Fig 3. AIS_d covaries with rheobase.

Comparisons were performed using a Bayesian analytical approach to calculate a posterior probability distribution. Plots are based on a generative model conditioned on previous reports and the current data set. Each grey line represents a single trial from 4,000 generative samples and each black dot is an observed data point (n = 16). From the 4,000 samples we provide a 95% high density interval (HDI). The median slope from the generative sample is represented as a blue line (β₁). From the slopes and generative model, we compute an R² equivalent, and this is presented with an HDI and a median. (A) Rheobase: AIS distance. As rheobase increases the AIS distance increased from the motoneuron soma. Model slope: 95% HDI 0.463–1.21, β₁ = 0.846; R²: 95% HDI 0.364–0.732, median R² 0.631. (B) Close similarity in rheobase and input conductance between two samples of MG motoneurons.

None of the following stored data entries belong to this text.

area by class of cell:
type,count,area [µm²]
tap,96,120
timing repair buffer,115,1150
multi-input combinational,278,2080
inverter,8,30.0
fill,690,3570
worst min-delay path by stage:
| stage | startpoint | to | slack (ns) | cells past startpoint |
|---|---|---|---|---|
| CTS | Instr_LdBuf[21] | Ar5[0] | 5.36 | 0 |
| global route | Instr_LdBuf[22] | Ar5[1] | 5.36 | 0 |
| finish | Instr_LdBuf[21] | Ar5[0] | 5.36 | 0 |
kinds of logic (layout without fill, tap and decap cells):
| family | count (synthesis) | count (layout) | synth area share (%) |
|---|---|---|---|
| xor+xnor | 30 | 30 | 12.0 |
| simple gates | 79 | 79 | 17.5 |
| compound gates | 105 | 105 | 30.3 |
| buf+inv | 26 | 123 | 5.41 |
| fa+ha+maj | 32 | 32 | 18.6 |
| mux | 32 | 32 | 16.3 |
==> /design/flow/design.v <==
`timescale 1ns/100ps
module ALUOperandProvider(
input  wire [31:0] InstrE,
input  wire [31:0] InstrNOE,
output reg  [4:0]  AR1_RF,
output reg  [4:0]  AR2_RF,
output reg  [3:0]  ALU_Func,
output reg  [15:0] Imm,
output reg         SrcBsel,
output reg         s_z
);
reg [5:0] OP;
reg  [5:0] Func;
reg [3:0] ALUOp;
always@(InstrE,InstrNOE)
begin
      AR1_RF = InstrE[25:21];
      AR2_RF = InstrE[20:16];  
      OP = InstrE[31:26];
      Imm = { {16 {InstrE[15]} } ,InstrE[15:0] };
      Func = InstrE [5:0];
      #0.1
      case(OP)
            6'b000000:  
               	{s_z,SrcBsel,ALUOp} = 6'b000000;  	
           	6'b001000:  
           	    {s_z,SrcBsel,ALUOp} = 6'b010001; 	 
           	6'b001001:  
           	    {s_z,SrcBsel,ALUOp} = 6'b010001;   
            6'b000110:  
               	{s_z,SrcBsel,ALUOp} = 6'b010010;	  
            6'b001011:  
               	{s_z,SrcBsel,ALUOp} = 6'b011010;   
            6'b001100:  
           	    {s_z,SrcBsel,ALUOp} = 6'b110011;   
           	6'b001101:  
              	 {s_z,SrcBsel,ALUOp} = 6'b110100; 	 
           	6'b001110:  
              	 {s_z,SrcBsel,ALUOp} = 6'b110101;   
            6'b001111:  
               	{s_z,SrcBsel,ALUOp} = 6'b010110;   
            default: 	
                {s_z,SrcBsel,ALUOp} = 6'b111111;
      endcase 
      #0.1
      case (ALUOp[3:0])
            4'b0001:ALU_Func = 4'b0010;  
            4'b0010:ALU_Func = 4'b0011;  
           	4'b0011:ALU_Func = 4'b0000;  
           	4'b0100:ALU_Func = 4'b0001;  
           	4'b0101:ALU_Func = 4'b0100;  
           	4'b0110:ALU_Func = 4'b0111;  
           	4'b0111:ALU_Func = 4'b0010;  
           	4'b1000:ALU_Func = 4'b0010;  
           	4'b1001:ALU_Func = 4'b0010;  
            4'b0000:
            begin
               case (Func[5:0])  
                    6'b100000: ALU_Func = 4'b0010;   
                    6'b100001: ALU_Func = 4'b0010;   
                    6'b100010: ALU_Func = 4'b0110;   
                    6'b100011: ALU_Func = 4'b0110;   
                    6'b100100: ALU_Func = 4'b0000;   
                    6'b100101: ALU_Func = 4'b0001;   
                    6'b100110: ALU_Func = 4'b0100;   
                    6'b100111: ALU_Func = 4'b0101;   
                    6'b101010: ALU_Func = 4'b0011;   
                    6'b101011: ALU_Func = 4'b1000;   
                endcase  
            end
            default: ALU_Func=4'b0000;   
      endcase
end
endmodule
`timescale 1ns/1ns
module exec_path (
input  wire [31:0] InstrE,
input  wire [31:0] InstrNOE,
input  wire [31:0] R1_ALU,
input  wire [31:0] R2_ALU,
input  wire [31:0] ROB_forwA,
input  wire [31:0] ROB_forwB,
input  wire 	   ROB_forwselA,
input  wire 	   ROB_forwselB,
output wire [4:0]  AR1_RF,
output wire [4:0]  AR2_RF,
output wire [31:0] ALUout
);
wire [15:0] Imm;
wire 		s_z;
wire [31:0] Imm_in;
wire 		SrcBsel;
wire [3:0]  ALU_Function;
wire [31:0] ALU_Src1;
wire [31:0] ALU_Src2;
wire [31:0] SrcB1;
wire 		zero;
ALUOperandProvider ALU_OPP(
.InstrE(InstrE),
.InstrNOE(InstrNOE),
.AR1_RF(AR1_RF),
.AR2_RF(AR2_RF),
.ALU_Func(ALU_Function),
.Imm(Imm),
.SrcBsel(SrcBsel),
.s_z(s_z)
);
sign_zero_ext s_z_ext(
.in(Imm),
.out(Imm_in),
.modee(s_z)
);
mux2_1 Mux_A_forw(
.in_1(R1_ALU), 
.in_2(ROB_forwA),
.sel(ROB_forwselA),
.out(ALU_Src1)
);
mux2_1 Mux_B_forw(
.in_1(R2_ALU),
.in_2(ROB_forwB),
.sel(ROB_forwselB),
.out(SrcB1)
);
mux2_1 Mux_B_ImmReg(
.in_1(SrcB1), 
.in_2(Imm_in),
.sel(SrcBsel),
.out(ALU_Src2)
);
ALU ALU1(
.SrcAE(ALU_Src1),
.SrcBE(ALU_Src2),
.ALUCtrlE(ALU_Function),
.ALUOutE(ALUout)
);
endmodule
module ALU(
SrcAE,
SrcBE,
ALUCtrlE,
ALUOutE,
Zero
);
input [31:0] SrcAE;
input [31:0] SrcBE;
input [3:0] ALUCtrlE;
output [31:0] ALUOutE;
output Zero;
reg [31:0] ALUOutE;
reg Zero;
always @(SrcAE or SrcBE or ALUCtrlE) 
 begin
case (ALUCtrlE)
  4'b0000:  
   begin
     ALUOutE = SrcAE & SrcBE;
     if (ALUOutE == 32'b0) 
      Zero = 1'b1;
     else 
      Zero = 1'b0;   
   end 
  4'b0001: 
   begin
    ALUOutE = SrcAE | SrcBE;
    if (ALUOutE == 32'b0) 
     Zero = 1'b1;    
    else 
     Zero = 1'b0;
   end  
  4'b0010: 
   begin
     ALUOutE = SrcAE + SrcBE;
     if (ALUOutE == 32'b0)
     Zero = 1'b1;
     else 
     Zero = 1'b0; 
   end 
  4'b0011:  
   begin
    if ((SrcAE - SrcBE) < 0) 
     ALUOutE = 32'b1;    
    else 
      begin
       ALUOutE = 32'b0; 
       Zero=1;
      end     
   end 
  4'b0100:  
   begin
     ALUOutE=SrcAE^SrcBE;
     if (ALUOutE ==32'b0)
       Zero=1'b1;
    else
       Zero=1'b0; 
   end
  4'b0101: 
   begin
    ALUOutE = (~(SrcAE|SrcBE));
    if (ALUOutE == 32'b0) 
     Zero = 1'b1;    
    else 
     Zero = 1'b0; 
   end
  4'b0110:  
   begin
    ALUOutE = SrcAE - SrcBE;
    if (ALUOutE == 32'b0) 
     Zero = 1'b1;
    else 
     Zero = 1'b0;     
   end  
  4'b0111:  
   begin
    ALUOutE={SrcAE[31:16],16'b0};
   end
  default:ALUOutE=0; 
endcase
end  
endmodule
module mux2_1(
input  wire [31:0] in_1, 
input  wire [31:0] in_2,
input  wire         sel,
output wire [31:0] out);
assign out = (sel == 1'b0)? in_1:in_2 ;
endmodule
module sign_zero_ext(
input wire [15:0]  in, output wire [31:0] out, input  wire modee
);
assign out = modee? {{16{1'b0}},in[15:0]} :{{16{in[15]}},in[15:0]} ;
endmodule
==> /design/flow/run.sh <==
#!/bin/bash
# OpenROAD 26Q1-2900-gdf79404cd8, Yosys 0.63+post, stock flow scripts
make -C /OpenROAD-flow-scripts/flow DESIGN_CONFIG=/design/flow/config.mk WORK_HOME=/design/flow/orfs finish
==> /design/flow/config.mk <==
export PLATFORM = sky130hd
export DESIGN_NAME = exec_path
export DESIGN_NICKNAME = exec_path
export VERILOG_FILES = /design/flow/design.v
export SDC_FILE = /design/flow/constraint.sdc
export NUM_CORES = 4
export LEC_CHECK = 1
export CORE_UTILIZATION = 30
==> /design/flow/constraint.sdc <==
current_design exec_path

set clk_period 29.8
set clk_io_pct 0.2

create_clock -name clk0 -period $clk_period

set non_clock_inputs [all_inputs -no_clocks]
set_input_delay [expr $clk_period * $clk_io_pct] -clock clk0 $non_clock_inputs
set_output_delay [expr $clk_period * $clk_io_pct] -clock clk0 [all_outputs]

A hierarchical Bayesian model was constructed for 44 MG motoneurons (white filled circles, grey lines) pooled from a larger MG motoneuron database produced by the Cope lab and for 10 MG Neurobiotin filled motoneurons (black circles, blue lines) pooled from the 16 cells presented in Fig 3. Models were conditioned on previous reports and datasets from this study [44]. The positive correlation between rheobase and conductance is representative of prior reports and our small sample of 10 motoneurons fell within the expected range produced from our larger dataset. 44 motoneurons—Model slope: 95% HDI 15.5–25.0, β₁ = 20.2; R²: 95% HDI 0.522–0.728, median R² 0.644. Neurobiotin filled motoneurons—Model slope: 95% HDI 10.9–42.2, β₁ = 26.0; R²: 95% HDI 0.239–0.743, median R² 0.648.